1. You can use 5m. With all the assumptions you are going to make, this first approximation is not important. I recommend asking the interviewer something like "Can I use 5m to facilitate the calculation?". 99% of the interviewers will not only let you go with it but also appreciate the simplification.
2. In every market sizing, you should always consider all the possible sources of revenue/ways of using the product. In this case, you should first of all divide in 2 the problem, in order to investigate all the milk consumption:
- liquid milk
- milk-based products: dairy products (cheese, yogurt, butter...), ice cream, chocolate, biscuits...
Now you can start to assess the first bullet. Your solution scheme is pretty good, maybe the numbers are too high. I would have added some details, to transform it in a great answer. E.g. when you mention the segment of people who do not drink milk you can make some customized examples (lactose intolerants, infants, some people on diet, vegans, ...). I think this segment is quite larger than 20% (maybe something like one third?), but here you do not need extreme accuracy, so 20% will be considered fine as well. Use common sense.

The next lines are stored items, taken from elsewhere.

From an optimization exercise on the open Yosys and OpenROAD flow, aimed at small area, a short achievable clock period and few clock cycles; shortcuts taken in it are not production practice.
Function was checked by simulation only, so behaviour that the tests miss may differ from the original.

`design/flow/design.v`:
```
package fc_pkg;
  typedef enum logic [1:0] {
    LOAD_X  = 2'd0,
    COMPUTE = 2'd1,
    DRAIN   = 2'd2
  } fc_state_e;
  localparam int SAT_W = 64;
  function automatic int acc_width(input int t, input int n);
    acc_width = 2 * t + $clog2(n);
  endfunction
  function automatic logic signed [SAT_W-1:0] sat_to(input logic signed [SAT_W-1:0] v,
                                                     input int t);
    logic signed [SAT_W-1:0] hi;
    logic signed [SAT_W-1:0] lo;
    hi = (64'sd1 <<< (t - 1)) - 64'sd1;
    lo = -(64'sd1 <<< (t - 1));
    if (v > hi)      sat_to = hi;
    else if (v < lo) sat_to = lo;
    else             sat_to = v;
  endfunction
  function automatic logic signed [SAT_W-1:0] relu(input logic signed [SAT_W-1:0] v);
    relu = (v < 0) ? '0 : v;
  endfunction
endpackage
module fc_mac_lane #(
  parameter int T = 16,
  parameter int N = 8,
  parameter int R = 1
) (
  input  logic                clk,
  input  logic                reset,
  input  logic                clr,
  input  logic                en,
  input  logic signed [T-1:0] w,
  input  logic signed [T-1:0] x,
  output logic signed [T-1:0] result
);
  localparam int AW = fc_pkg::acc_width(T, N);
  logic signed [2*T-1:0]   prod;
  logic signed [AW-1:0]    acc;
  logic signed [fc_pkg::SAT_W-1:0] acc_wide;
  logic signed [fc_pkg::SAT_W-1:0] clamped;
  assign prod = (2 * T)'(w) * (2 * T)'(x);
  always_ff @(posedge clk or posedge reset) begin
    if (reset)    acc <= '0;
    else if (clr) acc <= '0;
    else if (en)  acc <= acc + AW'(prod);
  end
  always_comb begin
    acc_wide = fc_pkg::SAT_W'(acc);
    clamped  = fc_pkg::sat_to(acc_wide, T);
    if (R != 0) clamped = fc_pkg::relu(clamped);
    result = clamped[T-1:0];
  end
endmodule
module fc_mvm_par #(
  parameter int M = 8,
  parameter int N = 8,
  parameter int T = 16,
  parameter int P = 2,
  parameter int R = 1
) (
  input  logic                     clk,
  input  logic                     reset,
  input  logic                     input_valid,
  output logic                     input_ready,
  input  logic [T-1:0]             input_data,
  output logic                     output_valid,
  input  logic                     output_ready,
  output logic [T-1:0]             output_data,
  input  logic                     w_wr_en,
  input  logic [$clog2(M*N)-1:0]   w_addr,
  input  logic [T-1:0]             w_data,
  output logic                     w_ready
);
  localparam int G     = M / P;
  localparam int DEPTH = G * N;
  localparam int BAW   = (DEPTH > 1) ? $clog2(DEPTH) : 1;
  localparam int GW    = (G > 1) ? $clog2(G) : 1;
  localparam int CW    = $clog2(N + 1);
  localparam int XW    = (N > 1) ? $clog2(N) : 1;
  localparam int PW    = (P > 1) ? $clog2(P) : 1;
  fc_pkg::fc_state_e         state;
  logic [XW-1:0]     x_cnt;
  logic [CW-1:0]     col_cnt;
  logic [GW-1:0]     grp;
  logic [PW-1:0]     drain_idx;
  logic signed [T-1:0] x_buf [N];
  logic signed [T-1:0] x_q;
  logic signed [T-1:0] w_mem [P][DEPTH];
  logic signed [T-1:0] w_q [P];
  logic signed [T-1:0] lane_res [P];
  logic signed [T-1:0] out_rf [P];
  logic              accept;
  logic              out_fire;
  logic              lane_clr;
  logic              lane_en;
  logic [XW-1:0]     rd_col;
  logic [BAW-1:0]    rd_addr;
  logic              wr_hit;
  logic [PW-1:0]     wr_bank;
  logic [BAW-1:0]    wr_idx;
  assign accept   = input_valid & input_ready;
  assign out_fire = output_valid & output_ready;
  assign lane_clr = (state != fc_pkg::COMPUTE);
  assign lane_en  = (state == fc_pkg::COMPUTE) && (col_cnt < CW'(N));
  always_comb begin
    int col_i;
    int grp_i;
    col_i = 0;
    grp_i = int'(grp);
    if (state == fc_pkg::COMPUTE && int'(col_cnt) + 1 < N) col_i = int'(col_cnt) + 1;
    if (state == fc_pkg::DRAIN) grp_i = (int'(grp) + 1) % G;
    rd_col  = XW'(col_i);
    rd_addr = BAW'(grp_i * N + col_i);
  end
  always_comb begin
    int a;
    int row;
    int col;
    a       = int'(w_addr);
    row     = a / N;
    col     = a % N;
    wr_hit  = w_wr_en && w_ready && (a < M * N);
    wr_bank = PW'(row % P);
    wr_idx  = BAW'((row / P) * N + col);
  end
  always_ff @(posedge clk) begin
    for (int p = 0; p < P; p++) begin
      if (wr_hit && int'(wr_bank) == p) w_mem[p][wr_idx] <= w_data;
      w_q[p] <= w_mem[p][rd_addr];
    end
  end
  always_ff @(posedge clk) begin
    if (accept) x_buf[x_cnt] <= input_data;
    x_q <= (accept && x_cnt == rd_col) ? input_data : x_buf[rd_col];
  end
  for (genvar p = 0; p < P; p++) begin : g_lane
    fc_mac_lane #(.T(T), .N(N), .R(R)) u_lane (
      .clk    (clk),
      .reset  (reset),
      .clr    (lane_clr),
      .en     (lane_en),
      .w      (w_q[p]),
      .x      (x_q),
      .result (lane_res[p])
    );
  end
  always_ff @(posedge clk or posedge reset) begin
    if (reset) begin
      state        <= fc_pkg::LOAD_X;
      x_cnt        <= '0;
      col_cnt      <= '0;
      grp          <= '0;
      drain_idx    <= '0;
      input_ready  <= 1'b0;
      w_ready      <= 1'b0;
      output_valid <= 1'b0;
      output_data  <= '0;
      for (int p = 0; p < P; p++) out_rf[p] <= '0;
    end else begin
      unique case (state)
        fc_pkg::LOAD_X: begin
          if (accept) begin
            w_ready <= 1'b0;
            if (x_cnt == XW'(N - 1)) begin
              state       <= fc_pkg::COMPUTE;
              x_cnt       <= '0;
              col_cnt     <= '0;
              input_ready <= 1'b0;
            end else begin
              x_cnt <= x_cnt + 1'b1;
            end
          end else begin
            input_ready <= 1'b1;
            w_ready     <= (x_cnt == '0);
          end
        end
        fc_pkg::COMPUTE: begin
          if (col_cnt == CW'(N)) begin
            state        <= fc_pkg::DRAIN;
            drain_idx    <= '0;
            output_valid <= 1'b1;
            output_data  <= lane_res[0];
            for (int p = 0; p < P; p++) out_rf[p] <= lane_res[p];
          end else begin
            col_cnt <= col_cnt + 1'b1;
          end
        end
        fc_pkg::DRAIN: begin
          if (out_fire) begin
            if (drain_idx == PW'(P - 1)) begin
              output_valid <= 1'b0;
              drain_idx    <= '0;
              col_cnt      <= '0;
              if (grp == GW'(G - 1)) begin
                state       <= fc_pkg::LOAD_X;
                grp         <= '0;
                input_ready <= 1'b1;
                w_ready     <= 1'b1;
              end else begin
                state <= fc_pkg::COMPUTE;
                grp   <= grp + 1'b1;
              end
            end else begin
              drain_idx   <= drain_idx + 1'b1;
              output_data <= out_rf[drain_idx + 1'b1];
            end
          end
        end
        default: state <= fc_pkg::LOAD_X;
      endcase
    end
  end
endmodule
```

Completed the first sizing, you should go with the second bullet. It is more complex since all the market mentioned should be treated separately. You could ask the interviewer whether you can make a top-down estimation (like considering the whole point counting three times the first bullet). This is a very strong assumption and you will certainly lose a lot of accuracy, but at this point, the interviewer will have already assessed your problem-solving skills and common business sense, but at the same time, you do not miss any part of the problem. You can say something like "a further effort should be spent to address all the market, starting from its bigger missing parts, like dairy products and industrial milk-based products".